I actually finished Gary Shteyngart's Absurdistan two weeks ago, but I've had to cogitate over whether or not I really liked it in order to write an actual review.
Let me start out by saying, I liked it well enough. But I didn't always find it easy.
I won't claim the book has any great flaws. From a literary perspective I'm not qualified to claim that and, anyway, I don't have any nits to pick. Instead there were just so many little things that occasionally put me off. For example, the country for which the book is named, Absurdistan, doesn't appear in the book until almost halfway through. The author shows up and makes fun of himself for writing this book. The protagonist is... shall we say, he's not terribly easy to accomodate.

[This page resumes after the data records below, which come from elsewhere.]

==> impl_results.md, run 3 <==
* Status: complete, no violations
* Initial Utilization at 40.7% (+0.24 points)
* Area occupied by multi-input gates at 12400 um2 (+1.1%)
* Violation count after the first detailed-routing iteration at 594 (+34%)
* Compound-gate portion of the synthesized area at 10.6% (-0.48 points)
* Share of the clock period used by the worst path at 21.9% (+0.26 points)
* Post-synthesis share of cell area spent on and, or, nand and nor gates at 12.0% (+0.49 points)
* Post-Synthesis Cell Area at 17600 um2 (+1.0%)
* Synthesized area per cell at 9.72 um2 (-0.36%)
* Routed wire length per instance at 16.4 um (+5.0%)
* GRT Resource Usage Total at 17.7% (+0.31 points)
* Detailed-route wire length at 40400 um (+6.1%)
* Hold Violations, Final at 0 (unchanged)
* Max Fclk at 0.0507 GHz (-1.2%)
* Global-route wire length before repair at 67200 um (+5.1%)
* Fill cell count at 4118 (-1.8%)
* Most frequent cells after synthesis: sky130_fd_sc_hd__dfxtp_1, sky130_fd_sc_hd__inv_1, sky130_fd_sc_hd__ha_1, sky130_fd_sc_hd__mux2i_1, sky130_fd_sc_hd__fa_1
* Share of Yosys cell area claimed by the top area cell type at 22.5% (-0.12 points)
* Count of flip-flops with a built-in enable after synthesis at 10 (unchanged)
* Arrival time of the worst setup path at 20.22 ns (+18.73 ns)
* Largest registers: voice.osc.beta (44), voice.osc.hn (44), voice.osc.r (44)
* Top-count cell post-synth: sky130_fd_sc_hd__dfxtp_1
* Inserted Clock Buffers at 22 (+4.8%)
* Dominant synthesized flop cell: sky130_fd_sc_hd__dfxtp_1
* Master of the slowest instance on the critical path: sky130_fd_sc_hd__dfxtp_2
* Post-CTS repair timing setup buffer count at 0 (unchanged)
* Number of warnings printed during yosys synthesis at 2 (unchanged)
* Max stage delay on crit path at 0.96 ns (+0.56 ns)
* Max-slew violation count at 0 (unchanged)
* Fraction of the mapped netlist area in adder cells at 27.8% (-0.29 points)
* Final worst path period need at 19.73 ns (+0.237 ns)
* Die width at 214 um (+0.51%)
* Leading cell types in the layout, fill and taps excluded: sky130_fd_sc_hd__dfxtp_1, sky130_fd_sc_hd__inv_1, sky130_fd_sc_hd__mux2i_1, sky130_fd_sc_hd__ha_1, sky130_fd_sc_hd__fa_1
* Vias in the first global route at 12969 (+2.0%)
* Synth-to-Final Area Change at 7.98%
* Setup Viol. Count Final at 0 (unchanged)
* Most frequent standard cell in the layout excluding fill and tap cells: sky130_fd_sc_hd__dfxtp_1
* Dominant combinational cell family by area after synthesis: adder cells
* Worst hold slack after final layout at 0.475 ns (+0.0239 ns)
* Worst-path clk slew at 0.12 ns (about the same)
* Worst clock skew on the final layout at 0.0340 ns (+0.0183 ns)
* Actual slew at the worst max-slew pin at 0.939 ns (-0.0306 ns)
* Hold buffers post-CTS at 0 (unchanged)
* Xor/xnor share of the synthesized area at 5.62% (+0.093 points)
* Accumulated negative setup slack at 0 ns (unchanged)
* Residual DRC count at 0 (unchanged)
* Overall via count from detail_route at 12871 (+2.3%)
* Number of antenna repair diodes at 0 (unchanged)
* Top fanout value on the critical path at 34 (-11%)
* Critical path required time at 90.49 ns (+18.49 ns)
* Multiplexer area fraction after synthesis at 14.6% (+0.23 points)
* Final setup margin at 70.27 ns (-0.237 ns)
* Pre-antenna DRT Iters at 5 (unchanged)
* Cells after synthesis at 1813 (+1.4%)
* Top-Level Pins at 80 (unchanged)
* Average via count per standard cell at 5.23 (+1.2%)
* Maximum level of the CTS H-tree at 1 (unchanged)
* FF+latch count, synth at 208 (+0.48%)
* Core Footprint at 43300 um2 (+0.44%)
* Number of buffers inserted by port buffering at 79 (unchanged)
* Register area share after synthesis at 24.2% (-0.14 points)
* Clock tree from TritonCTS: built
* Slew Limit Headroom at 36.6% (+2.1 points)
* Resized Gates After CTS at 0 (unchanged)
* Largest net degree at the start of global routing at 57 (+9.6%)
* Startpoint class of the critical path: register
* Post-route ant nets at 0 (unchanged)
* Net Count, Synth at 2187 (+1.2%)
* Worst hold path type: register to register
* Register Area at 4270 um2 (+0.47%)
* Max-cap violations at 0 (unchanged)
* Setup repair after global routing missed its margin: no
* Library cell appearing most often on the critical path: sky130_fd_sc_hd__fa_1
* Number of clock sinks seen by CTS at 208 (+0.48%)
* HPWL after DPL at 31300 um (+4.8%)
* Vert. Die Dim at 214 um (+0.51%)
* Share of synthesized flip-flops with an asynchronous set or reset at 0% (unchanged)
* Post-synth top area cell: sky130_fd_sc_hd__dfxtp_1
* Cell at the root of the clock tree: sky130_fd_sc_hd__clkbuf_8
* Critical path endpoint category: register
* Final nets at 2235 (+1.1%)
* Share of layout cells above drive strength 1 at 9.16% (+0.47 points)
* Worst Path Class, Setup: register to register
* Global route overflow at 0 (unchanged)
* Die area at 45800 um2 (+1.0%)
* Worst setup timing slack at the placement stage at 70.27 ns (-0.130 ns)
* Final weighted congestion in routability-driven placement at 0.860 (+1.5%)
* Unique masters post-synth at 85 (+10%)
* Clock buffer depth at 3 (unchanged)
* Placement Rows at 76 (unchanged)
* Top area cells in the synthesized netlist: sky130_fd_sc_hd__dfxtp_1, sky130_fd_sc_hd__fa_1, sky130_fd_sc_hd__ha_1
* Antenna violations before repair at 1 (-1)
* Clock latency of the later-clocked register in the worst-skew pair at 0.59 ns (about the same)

To wit, Absurdistan introduces us to Misha Vainberg, a Russian Jew, the son of a mid-level Russian gangster, a man of large appetites and the wherewithal to feed them. He is not easy for any of us to recognize. He is tremendously overweight, suffers from anxiety and depression, and does not work. He is in love with New York but cannot go there because of things his father the gangster did to Americans in the past. He is in love with a poor girl from the Bronx he met at a Coyote Ugly-type bar. What she sees in him, apart from money, I can never really understand, because to be honest, Misha is not, for the first half of the book, all that likable.
In fairness, as Misha himself explains, he is a Russian, not an American, so if Americans think some of the things he does are unusual... bah! In Russia it is acceptable to throw your shoes at your servants. (That he has servants sets him several levels above most of us who'll be reading about him.)
Misha also idolizes his father in ways that don't always seem healthy. To be honest at times I found myself wondering whether Misha was dancing around the fact that his father sexually abused him. It seems like it would fit. He never comes clean. He doesn't, to be honest, say much about his father, apart from occasional sermons on how much he misses and loved his father. That's all. There's a very weird vibe there, and I don't usually look for those sorts of things.
The first half of the book keeps Misha in Russia, a place he seems to want to leave but only for America--the one place he cannot go. He is miserable and does dreadful things. He is not, in short, easy to like, easy to care about, easy to really stay interested in.
This is not to say that protagonists have to be likable or good people or any of that rot. I would not wish to argue that. But, likable or not, I need a reason to care about what the protagonist is up to and why I'm bothering to read a story about him. This can work with unlikable people just fine, and is more fun with flawed people--and Misha is these things. But he's not... I don't know, I just couldn't get around to where I really cared about him. He's a difficult character. Shteyngart has won a lot of praise for this book, though, so perhaps I'm missing something.
Once we move from St. Petersburg to Absurdistan, however, things pick up. Yes, the action picks up, which is helpful, but what matters is that Misha picks up as a character, too. For half the book he talks about how he's really a decent person and wants to help, but he doesn't do much of it. Then, as he's on his way to Absurdistan, he finally takes action to demonstrate what he's been claiming--and, once in Absurdistan and when things start to go awry, he demonstrates at least some mettle, and finally I could really identify with him. He wasn't just all talk, he was actually going to try to do something. Nice. Took too long to get there.
Thus the book does reward your patience. Shteyngart does a good job of describing one of these post-Soviet countries where you live and die by the favor of the government and half the budget is made up of U.S. grants. Sort of like Kyrgyzstan, really. Absurdistan has been colonized by KBR--Kellogg, Brown & Root, a former division of Halliburton--and Shteyngart's description of how KBR works is... well, it's dead on accurate, which is pretty scary.
In any event the latter half of the book is well worth the first half, and since I still can't put my finger on exactly why I didn't care for the first half so much... well, maybe you'll like it better than I did. I don't know. But there was one character who so consistently irritated me I can't leave without a mention.
Professor Jerry Shteynfarb. Note the shocking resemblance to the author's own name. Indeed, this is... well, clearly Shteynfarb takes a great deal of his character from the author. Shteynfarb/gart both left Russia at the age of 7 and are American citizens, both teach in New York, both have written books that won them praise. Indeed, Shteyngart seems to have anticipated some of the reviews he'd get--one dust-jacket blurb notes that "No one is more capable of dealing with [the subject] than Shteyngart..." which Misha pointedly argues (persuasively, I might add) is hardly the case. Shteynfarb lets Shteyngart make fun of Shteyngart... but, really, do we need that? The criticism there, of the way a man who left Russia at 7 is treated as the great relater of Russian-ness to the West, that's valid. But is this the tool to use to make the criticism? Makes his reviewers, if not all of his readers, seem a bit daft to me. I don't buy it. Shteyngart's next book supposedly has Shteynfarb as the protagonist. I've been guilty of writing a book where the protagonist is based on me, and I think now I understand better why I never really warmed up to it as much as I thought I would. That book still needs a lot of work, and I probably won't be buying Shteyngart's next one. Take it for what you will.